Pagi itu cukup cerah. Rona Langit terlihat jelas, merupa seakan ingin melupakan hujan yang turun tadi malam. Lalu lalang warga kota dan penduduk kota mulai terlihat. Pagi semenjak subuh Hamdi sudah bangun. Setelah shalat dia tunaikan dibukanya jendela kamar tempat dia tidur lebar lebar. Udara yang masih dingin menerpa wajah dan tubuhnya yang belum sepenuhnya bebas dari rasa nyeri. Ditatapnya matahari yang perlahan mulai naik. Kosong. Entahlah, tak tahu apa yang sedang dia pikirkan saat ini. Tidak tahu apa yang akan dia lakukan, hendak kemana, apa yang menjadi harapan dan kemana ia akan bergerak. Pikiran dan tubuhnya seakan terkunci saja. Hampa. Tulang dibadan sakit semua.
Memar bekas bekas pukulan dan hantaman orang ramai cukup banyak terlihat diwajahnya. Zainal, adik yang sangat dicintainya saat ini entah dimana. Sakitkah dia saat ini? laparkah dia? Entahlah. Disaat dia menyelamatkan Zainal saat lari dari kejaran orang ramai dia tidak begitu ingat bus yang mana Zainal dia lompatkan. Apakah bus itu tetap setiap hari berhenti di terminal Aur Kuning, apakah bus itu hanya singgah dari Medan dan Aceh, kemanakah jurusan bus itu, apakah ke Pekan Baru, Pulau Jawa, kota Padang, atau ke Sibolga, dia tidak ingat. Saat itu dalam pikirannya hanya menjauhkan adiknya dari kejaran massa. Hanya itu saja. Dia mengejar bus itu dari belakang, dan melompatkan Zainal di pintu belakang pula. Kemana jurusan bus itu dia tidak tahu.

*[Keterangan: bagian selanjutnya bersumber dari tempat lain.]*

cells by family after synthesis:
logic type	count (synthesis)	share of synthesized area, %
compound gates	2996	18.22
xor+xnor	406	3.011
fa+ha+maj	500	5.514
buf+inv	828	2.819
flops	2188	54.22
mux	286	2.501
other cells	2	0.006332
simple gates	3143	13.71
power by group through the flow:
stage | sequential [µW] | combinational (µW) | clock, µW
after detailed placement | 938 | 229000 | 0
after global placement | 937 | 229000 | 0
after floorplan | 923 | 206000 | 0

Karena dia tidaklah sempat bertanya.
Ketika lamunan dan rasa gelisahnya semakin meninggi, terdengar Edi Maco menegurnya dari belakang.”Sudah bangun kau nak, bagaimana keadaanmu?” sapanya lembut.“Sudah pak, Alhamdulillah ” jawab Hamdi. Hamdi pun membalikkan badan.”Marilah kita ke bawah, kita sarapan pagi dahulu." Edi maco memapah Hamdi turun ke lantai bawah. Dimeja makan sudah menunggu seorang yang terlihat sebagai istri edi maco dan seorang lagi perempuan sebaya atau seumuran dua tahun dibawahnya yang tak lain adalah anak perempuan Edi Maco. Merekapun menyambut Zainal dengan ramah.”Duduklah,” ucap sang istri Edi Maco dengan ramah. Perempuan sebayanya itu menyiapkan piring. Mendekatkannya arah Zainal. Setelah semua semua siap dengan mengucapkan nama Allah merekapun mulai makan.“Makanlah ucap Edi Maco, ndak usah segan segan.” semua yang dimeja itupun makan.

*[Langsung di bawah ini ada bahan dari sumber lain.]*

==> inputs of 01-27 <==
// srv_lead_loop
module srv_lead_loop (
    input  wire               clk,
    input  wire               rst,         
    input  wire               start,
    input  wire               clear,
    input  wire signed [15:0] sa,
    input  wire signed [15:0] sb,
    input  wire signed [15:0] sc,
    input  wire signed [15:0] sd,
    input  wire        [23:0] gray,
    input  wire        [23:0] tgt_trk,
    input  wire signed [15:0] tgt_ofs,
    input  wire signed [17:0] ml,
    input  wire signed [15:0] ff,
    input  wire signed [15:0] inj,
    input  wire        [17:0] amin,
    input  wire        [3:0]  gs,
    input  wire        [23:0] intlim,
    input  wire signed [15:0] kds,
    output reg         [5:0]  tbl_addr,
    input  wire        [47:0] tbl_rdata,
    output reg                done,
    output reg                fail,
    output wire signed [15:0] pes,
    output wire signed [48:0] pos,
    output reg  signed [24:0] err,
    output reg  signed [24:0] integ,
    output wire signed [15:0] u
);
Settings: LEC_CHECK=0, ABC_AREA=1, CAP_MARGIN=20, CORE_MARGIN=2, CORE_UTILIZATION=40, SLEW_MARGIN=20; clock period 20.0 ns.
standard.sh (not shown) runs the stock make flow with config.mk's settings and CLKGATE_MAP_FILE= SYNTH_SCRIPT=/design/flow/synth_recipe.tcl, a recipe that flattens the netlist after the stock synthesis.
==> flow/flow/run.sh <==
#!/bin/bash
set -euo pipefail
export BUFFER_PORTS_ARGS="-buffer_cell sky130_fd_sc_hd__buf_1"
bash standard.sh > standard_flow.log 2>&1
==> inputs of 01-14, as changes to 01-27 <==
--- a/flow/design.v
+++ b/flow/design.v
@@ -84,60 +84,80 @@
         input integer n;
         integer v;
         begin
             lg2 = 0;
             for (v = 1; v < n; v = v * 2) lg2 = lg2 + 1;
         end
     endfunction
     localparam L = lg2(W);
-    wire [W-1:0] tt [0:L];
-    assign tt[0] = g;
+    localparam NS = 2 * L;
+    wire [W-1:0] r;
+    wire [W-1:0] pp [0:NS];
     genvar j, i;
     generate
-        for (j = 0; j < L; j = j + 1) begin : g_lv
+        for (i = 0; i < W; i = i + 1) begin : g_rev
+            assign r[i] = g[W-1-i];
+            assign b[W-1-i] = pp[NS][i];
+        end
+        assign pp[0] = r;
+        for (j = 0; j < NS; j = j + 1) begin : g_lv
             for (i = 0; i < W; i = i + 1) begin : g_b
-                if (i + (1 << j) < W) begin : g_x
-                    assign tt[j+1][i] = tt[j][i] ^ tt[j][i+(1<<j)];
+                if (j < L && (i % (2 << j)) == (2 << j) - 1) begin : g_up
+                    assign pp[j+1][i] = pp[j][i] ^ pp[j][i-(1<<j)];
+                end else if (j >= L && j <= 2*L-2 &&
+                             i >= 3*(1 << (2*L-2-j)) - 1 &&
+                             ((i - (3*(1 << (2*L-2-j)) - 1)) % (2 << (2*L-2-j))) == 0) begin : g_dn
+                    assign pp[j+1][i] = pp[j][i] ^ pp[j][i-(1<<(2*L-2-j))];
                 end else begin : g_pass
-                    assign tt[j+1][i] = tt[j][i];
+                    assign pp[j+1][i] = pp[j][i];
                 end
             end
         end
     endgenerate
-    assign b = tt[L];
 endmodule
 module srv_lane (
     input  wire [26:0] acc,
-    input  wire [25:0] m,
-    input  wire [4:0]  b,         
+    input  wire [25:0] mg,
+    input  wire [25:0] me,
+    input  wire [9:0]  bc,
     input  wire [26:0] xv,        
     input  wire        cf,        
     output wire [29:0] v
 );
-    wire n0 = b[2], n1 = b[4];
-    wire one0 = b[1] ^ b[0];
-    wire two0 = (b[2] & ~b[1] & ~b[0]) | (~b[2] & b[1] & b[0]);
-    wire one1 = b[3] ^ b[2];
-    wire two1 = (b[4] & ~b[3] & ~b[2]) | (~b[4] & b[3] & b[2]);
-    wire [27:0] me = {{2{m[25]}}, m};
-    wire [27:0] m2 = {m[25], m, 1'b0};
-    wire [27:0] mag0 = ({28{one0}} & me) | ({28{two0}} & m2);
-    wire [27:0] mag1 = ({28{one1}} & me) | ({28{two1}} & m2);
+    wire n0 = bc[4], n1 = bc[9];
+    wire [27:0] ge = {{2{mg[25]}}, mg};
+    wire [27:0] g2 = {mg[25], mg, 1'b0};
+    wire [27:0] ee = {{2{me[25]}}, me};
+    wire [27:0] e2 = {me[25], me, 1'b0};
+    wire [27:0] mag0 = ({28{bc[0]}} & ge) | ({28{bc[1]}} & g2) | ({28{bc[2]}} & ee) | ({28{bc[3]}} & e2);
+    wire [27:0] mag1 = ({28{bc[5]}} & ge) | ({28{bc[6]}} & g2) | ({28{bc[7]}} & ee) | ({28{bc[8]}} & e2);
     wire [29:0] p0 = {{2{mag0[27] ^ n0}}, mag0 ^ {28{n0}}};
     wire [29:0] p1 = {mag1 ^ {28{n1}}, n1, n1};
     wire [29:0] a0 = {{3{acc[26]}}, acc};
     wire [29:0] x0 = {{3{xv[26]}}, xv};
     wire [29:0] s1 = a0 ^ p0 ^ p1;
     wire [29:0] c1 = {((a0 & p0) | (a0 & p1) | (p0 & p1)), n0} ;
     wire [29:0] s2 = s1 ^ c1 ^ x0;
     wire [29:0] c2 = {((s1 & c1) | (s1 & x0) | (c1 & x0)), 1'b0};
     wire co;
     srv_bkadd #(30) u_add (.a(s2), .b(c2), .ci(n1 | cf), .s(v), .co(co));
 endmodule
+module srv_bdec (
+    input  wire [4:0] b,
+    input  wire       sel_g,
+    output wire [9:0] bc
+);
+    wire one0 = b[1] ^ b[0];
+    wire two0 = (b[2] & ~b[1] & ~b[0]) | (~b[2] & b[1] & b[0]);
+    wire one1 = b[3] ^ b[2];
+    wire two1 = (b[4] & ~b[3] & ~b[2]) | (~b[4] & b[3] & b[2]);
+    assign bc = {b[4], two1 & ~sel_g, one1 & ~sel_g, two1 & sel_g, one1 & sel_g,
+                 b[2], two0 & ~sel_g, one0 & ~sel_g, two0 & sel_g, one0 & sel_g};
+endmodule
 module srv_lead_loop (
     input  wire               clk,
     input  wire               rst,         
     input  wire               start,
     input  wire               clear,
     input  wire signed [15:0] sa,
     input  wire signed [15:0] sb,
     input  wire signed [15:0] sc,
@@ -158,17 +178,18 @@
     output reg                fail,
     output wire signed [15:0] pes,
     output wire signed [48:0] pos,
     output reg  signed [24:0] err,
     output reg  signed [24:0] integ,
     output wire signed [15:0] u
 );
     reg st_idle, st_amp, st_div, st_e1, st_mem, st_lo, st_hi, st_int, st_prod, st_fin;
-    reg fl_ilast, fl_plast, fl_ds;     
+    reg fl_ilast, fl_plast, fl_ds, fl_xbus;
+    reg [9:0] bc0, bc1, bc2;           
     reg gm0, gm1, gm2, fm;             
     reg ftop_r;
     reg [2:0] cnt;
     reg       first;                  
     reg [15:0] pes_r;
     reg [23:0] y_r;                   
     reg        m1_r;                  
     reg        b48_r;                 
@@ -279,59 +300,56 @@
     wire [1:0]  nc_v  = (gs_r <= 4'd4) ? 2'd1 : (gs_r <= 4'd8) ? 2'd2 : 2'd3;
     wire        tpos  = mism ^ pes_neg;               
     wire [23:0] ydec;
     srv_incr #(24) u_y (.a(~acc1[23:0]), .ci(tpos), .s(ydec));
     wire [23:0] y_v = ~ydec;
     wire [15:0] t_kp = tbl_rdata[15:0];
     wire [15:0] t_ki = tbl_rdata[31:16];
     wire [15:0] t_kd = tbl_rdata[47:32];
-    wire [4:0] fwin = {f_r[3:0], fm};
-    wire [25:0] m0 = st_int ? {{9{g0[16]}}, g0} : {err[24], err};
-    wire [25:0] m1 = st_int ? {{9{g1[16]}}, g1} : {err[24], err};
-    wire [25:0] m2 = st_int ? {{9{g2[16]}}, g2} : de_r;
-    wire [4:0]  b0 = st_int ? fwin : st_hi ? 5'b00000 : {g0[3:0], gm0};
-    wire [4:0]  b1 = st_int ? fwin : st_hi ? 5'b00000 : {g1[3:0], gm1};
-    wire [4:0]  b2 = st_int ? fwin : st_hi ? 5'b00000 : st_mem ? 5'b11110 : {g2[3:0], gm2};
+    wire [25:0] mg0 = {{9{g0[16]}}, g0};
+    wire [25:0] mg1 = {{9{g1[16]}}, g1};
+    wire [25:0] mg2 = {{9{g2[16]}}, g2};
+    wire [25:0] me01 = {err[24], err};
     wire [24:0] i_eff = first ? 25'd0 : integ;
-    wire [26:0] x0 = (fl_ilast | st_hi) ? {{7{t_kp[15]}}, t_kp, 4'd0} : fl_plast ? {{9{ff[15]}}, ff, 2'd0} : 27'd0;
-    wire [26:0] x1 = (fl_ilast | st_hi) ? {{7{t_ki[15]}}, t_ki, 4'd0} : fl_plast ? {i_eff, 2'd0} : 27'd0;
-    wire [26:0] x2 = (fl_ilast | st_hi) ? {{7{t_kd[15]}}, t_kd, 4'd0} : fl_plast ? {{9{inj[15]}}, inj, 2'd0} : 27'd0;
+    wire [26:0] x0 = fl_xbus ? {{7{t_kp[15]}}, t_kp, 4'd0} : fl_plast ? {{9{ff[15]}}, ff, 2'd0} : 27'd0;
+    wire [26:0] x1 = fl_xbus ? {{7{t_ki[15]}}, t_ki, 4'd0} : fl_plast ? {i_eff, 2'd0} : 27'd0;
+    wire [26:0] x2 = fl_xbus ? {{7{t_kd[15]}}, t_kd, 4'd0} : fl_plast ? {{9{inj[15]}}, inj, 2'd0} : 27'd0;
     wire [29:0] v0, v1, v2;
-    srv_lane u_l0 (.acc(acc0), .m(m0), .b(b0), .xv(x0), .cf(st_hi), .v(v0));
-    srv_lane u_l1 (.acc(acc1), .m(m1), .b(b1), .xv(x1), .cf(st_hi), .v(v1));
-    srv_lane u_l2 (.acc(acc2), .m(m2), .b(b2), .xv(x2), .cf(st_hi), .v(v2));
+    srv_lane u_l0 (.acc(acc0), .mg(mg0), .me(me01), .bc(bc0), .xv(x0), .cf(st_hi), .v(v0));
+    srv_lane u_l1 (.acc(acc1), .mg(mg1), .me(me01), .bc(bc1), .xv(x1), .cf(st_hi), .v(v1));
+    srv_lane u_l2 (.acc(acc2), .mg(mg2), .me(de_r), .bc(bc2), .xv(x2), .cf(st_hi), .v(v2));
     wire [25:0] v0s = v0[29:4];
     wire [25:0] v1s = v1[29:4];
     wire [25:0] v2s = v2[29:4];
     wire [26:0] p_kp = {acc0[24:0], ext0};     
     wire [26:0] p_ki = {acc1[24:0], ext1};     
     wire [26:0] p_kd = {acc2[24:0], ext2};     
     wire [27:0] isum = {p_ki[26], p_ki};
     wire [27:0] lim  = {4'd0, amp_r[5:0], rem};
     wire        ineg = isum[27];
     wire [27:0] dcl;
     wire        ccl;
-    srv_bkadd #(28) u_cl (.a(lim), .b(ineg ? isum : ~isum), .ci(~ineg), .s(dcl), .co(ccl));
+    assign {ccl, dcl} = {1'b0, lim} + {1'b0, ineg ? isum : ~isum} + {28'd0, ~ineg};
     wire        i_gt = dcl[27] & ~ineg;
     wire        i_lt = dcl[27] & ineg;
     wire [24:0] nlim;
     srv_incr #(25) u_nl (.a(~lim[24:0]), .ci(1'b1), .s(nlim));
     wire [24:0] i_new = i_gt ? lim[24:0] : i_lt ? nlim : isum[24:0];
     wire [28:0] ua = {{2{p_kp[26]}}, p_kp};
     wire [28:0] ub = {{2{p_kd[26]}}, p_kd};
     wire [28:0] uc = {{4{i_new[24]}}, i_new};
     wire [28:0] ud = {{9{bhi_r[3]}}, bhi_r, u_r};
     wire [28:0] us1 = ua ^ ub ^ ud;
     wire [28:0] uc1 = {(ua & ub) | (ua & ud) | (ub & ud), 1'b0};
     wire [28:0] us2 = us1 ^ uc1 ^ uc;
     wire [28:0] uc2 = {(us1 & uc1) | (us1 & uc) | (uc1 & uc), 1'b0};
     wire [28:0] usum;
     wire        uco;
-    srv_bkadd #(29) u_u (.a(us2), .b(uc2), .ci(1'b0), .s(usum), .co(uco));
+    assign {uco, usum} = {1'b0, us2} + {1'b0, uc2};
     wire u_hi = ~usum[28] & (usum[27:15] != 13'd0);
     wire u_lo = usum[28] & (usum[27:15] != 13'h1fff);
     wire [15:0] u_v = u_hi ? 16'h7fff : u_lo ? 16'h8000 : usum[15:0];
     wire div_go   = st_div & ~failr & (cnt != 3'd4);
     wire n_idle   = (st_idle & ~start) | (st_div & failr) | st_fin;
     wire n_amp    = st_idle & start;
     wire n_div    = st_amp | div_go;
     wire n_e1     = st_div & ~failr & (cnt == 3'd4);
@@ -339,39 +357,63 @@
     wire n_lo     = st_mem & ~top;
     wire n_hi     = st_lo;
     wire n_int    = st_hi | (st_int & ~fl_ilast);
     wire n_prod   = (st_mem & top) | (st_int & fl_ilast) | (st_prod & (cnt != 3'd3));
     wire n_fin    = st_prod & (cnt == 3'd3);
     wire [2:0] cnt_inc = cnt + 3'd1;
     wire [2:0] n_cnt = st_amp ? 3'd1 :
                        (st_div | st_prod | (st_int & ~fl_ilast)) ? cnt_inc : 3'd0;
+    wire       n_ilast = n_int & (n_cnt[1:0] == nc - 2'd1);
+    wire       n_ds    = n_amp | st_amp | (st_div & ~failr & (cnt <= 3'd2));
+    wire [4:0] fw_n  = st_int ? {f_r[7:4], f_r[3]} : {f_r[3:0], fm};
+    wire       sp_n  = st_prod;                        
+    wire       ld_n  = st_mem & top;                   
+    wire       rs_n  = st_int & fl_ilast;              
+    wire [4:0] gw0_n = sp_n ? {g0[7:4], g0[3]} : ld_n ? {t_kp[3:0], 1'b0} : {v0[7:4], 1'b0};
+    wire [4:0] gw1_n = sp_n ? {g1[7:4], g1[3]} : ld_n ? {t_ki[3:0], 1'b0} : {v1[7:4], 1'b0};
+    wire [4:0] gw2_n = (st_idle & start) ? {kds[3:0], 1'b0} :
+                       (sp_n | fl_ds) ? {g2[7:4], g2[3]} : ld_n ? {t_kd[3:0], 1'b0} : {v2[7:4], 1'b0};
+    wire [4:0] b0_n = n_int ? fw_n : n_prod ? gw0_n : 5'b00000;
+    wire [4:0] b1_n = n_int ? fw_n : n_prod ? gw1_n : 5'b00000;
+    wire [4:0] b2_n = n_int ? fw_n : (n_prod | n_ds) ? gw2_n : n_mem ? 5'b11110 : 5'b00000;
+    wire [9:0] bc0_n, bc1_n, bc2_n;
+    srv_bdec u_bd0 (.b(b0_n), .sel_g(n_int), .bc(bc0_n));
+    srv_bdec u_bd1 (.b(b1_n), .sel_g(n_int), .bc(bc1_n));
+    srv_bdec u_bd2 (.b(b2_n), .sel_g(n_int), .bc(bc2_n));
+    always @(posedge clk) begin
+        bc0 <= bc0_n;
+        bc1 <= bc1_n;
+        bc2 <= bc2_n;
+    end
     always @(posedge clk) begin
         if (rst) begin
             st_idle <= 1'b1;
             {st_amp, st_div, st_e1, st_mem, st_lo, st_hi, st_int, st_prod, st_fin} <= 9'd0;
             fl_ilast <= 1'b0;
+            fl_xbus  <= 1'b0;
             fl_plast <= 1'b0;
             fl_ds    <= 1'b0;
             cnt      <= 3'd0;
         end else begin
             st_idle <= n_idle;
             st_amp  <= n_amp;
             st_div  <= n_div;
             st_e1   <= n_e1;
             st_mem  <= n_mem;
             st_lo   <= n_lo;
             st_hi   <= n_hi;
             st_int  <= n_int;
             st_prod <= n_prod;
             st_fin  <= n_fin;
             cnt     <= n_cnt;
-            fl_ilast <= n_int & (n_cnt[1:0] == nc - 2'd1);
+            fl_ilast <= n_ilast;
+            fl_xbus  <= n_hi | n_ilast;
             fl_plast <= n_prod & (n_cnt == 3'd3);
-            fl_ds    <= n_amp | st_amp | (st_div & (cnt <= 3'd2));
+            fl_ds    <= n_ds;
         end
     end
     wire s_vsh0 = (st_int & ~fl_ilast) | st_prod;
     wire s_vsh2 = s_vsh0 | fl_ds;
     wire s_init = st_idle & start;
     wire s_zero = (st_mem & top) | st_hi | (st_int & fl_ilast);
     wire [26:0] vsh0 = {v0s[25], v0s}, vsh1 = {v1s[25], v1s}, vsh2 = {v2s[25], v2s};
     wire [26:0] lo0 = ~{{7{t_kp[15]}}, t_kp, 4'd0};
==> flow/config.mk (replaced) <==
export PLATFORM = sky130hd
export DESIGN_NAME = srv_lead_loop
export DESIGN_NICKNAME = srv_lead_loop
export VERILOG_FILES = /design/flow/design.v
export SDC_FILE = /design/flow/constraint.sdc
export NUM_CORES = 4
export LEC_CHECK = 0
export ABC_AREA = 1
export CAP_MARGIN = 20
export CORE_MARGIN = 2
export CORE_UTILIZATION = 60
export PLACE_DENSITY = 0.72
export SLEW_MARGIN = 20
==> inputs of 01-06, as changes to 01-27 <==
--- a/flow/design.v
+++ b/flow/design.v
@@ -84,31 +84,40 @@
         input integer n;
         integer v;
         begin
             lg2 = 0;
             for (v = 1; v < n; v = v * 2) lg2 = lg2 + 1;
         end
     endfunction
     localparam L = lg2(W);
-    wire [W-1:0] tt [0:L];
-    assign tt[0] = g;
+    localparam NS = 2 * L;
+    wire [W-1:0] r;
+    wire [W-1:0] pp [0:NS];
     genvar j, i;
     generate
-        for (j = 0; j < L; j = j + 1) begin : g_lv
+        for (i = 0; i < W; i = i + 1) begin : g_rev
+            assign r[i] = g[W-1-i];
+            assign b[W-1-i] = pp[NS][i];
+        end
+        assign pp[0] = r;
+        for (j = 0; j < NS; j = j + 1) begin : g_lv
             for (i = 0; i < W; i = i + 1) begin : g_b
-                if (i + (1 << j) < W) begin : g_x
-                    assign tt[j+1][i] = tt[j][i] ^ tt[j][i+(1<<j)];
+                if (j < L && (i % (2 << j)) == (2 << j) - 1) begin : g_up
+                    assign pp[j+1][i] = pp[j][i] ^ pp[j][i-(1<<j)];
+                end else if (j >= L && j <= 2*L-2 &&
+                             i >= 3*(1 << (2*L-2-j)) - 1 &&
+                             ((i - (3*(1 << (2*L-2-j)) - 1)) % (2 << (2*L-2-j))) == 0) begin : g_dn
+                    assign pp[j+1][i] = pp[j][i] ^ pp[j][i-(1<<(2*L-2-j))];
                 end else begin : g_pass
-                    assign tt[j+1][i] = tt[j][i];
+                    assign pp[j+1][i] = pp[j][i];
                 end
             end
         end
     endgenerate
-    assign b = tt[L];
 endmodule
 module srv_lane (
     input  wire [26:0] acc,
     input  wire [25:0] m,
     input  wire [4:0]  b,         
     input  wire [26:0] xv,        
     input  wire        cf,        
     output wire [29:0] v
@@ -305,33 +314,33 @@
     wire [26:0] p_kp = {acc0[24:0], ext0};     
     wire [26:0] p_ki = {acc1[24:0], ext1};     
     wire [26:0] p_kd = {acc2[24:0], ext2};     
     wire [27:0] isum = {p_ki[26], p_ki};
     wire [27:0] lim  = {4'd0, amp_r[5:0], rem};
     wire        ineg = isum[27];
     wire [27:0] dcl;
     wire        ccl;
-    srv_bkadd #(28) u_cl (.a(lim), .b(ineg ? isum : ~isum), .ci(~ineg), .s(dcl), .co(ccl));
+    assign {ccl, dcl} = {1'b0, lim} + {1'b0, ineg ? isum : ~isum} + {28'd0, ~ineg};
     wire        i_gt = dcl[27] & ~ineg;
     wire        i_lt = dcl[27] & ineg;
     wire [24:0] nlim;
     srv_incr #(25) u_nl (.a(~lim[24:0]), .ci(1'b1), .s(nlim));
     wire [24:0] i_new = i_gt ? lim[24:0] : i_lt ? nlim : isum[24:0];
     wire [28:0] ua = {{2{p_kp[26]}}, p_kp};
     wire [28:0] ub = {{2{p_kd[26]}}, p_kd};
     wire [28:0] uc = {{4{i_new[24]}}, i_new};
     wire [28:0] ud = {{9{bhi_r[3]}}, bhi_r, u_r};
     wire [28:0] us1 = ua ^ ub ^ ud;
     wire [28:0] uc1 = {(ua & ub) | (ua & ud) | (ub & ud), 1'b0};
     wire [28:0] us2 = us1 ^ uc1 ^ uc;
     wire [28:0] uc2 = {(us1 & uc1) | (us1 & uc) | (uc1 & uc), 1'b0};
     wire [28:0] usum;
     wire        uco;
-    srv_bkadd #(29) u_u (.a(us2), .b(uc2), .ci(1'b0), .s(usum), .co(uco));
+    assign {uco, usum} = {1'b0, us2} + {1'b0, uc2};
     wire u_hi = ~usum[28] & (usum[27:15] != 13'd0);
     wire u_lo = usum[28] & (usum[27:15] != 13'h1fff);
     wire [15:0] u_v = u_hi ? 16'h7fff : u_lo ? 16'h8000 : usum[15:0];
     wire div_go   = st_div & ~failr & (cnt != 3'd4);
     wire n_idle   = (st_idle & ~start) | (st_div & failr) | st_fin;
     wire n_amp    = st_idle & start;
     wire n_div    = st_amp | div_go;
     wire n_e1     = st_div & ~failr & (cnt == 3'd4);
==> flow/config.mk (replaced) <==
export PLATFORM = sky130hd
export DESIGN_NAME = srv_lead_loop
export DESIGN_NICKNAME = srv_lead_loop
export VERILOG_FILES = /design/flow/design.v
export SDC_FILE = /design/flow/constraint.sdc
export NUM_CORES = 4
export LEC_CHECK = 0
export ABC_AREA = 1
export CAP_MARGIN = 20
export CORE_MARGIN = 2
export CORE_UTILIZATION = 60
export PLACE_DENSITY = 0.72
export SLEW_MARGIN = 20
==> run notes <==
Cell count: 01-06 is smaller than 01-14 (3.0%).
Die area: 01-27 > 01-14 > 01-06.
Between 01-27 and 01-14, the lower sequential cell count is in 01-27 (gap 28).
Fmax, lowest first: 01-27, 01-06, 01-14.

Selesai makan, setelah melepas kenyang sebentar Edi Maco pun berbicara.“Begini nak, dari kemaren engkau ku ambil di sasaran amukan orang ramai. Sudah tidur pula kau disini sampai sekarang selesai makan, kita masih belum kenal. Siapa nama, dimana kampung, apa tujuan kemari, hendak kemana, sampai sekarang kami belum tahu. Begitupun engkau. Dengan siapa engkau bicara, dimana engkau sekarang engkaupun belum mengenal kami pula. Ada baiknya di meja makan ini kau ceritakan sedikit tentang diri engkau supaya kami paham.“Iyaa pak” Hamdi mengangguk.”Saya sangat mengagumi budi baik bapak dalam membantu saya. Bapak membantu orang yang sama sekali belum bapak kenal. Kerabat bukan, famili bukan. Saya mengucapkan banyak banyak terima kasih. Kalau bukan dengan tangan bapak mungkin sudah mati saya kena tangan.”Hamdi menghela nafas panjang, matanya mulai berkaca kaca. Meja makan itu sunyi seketika.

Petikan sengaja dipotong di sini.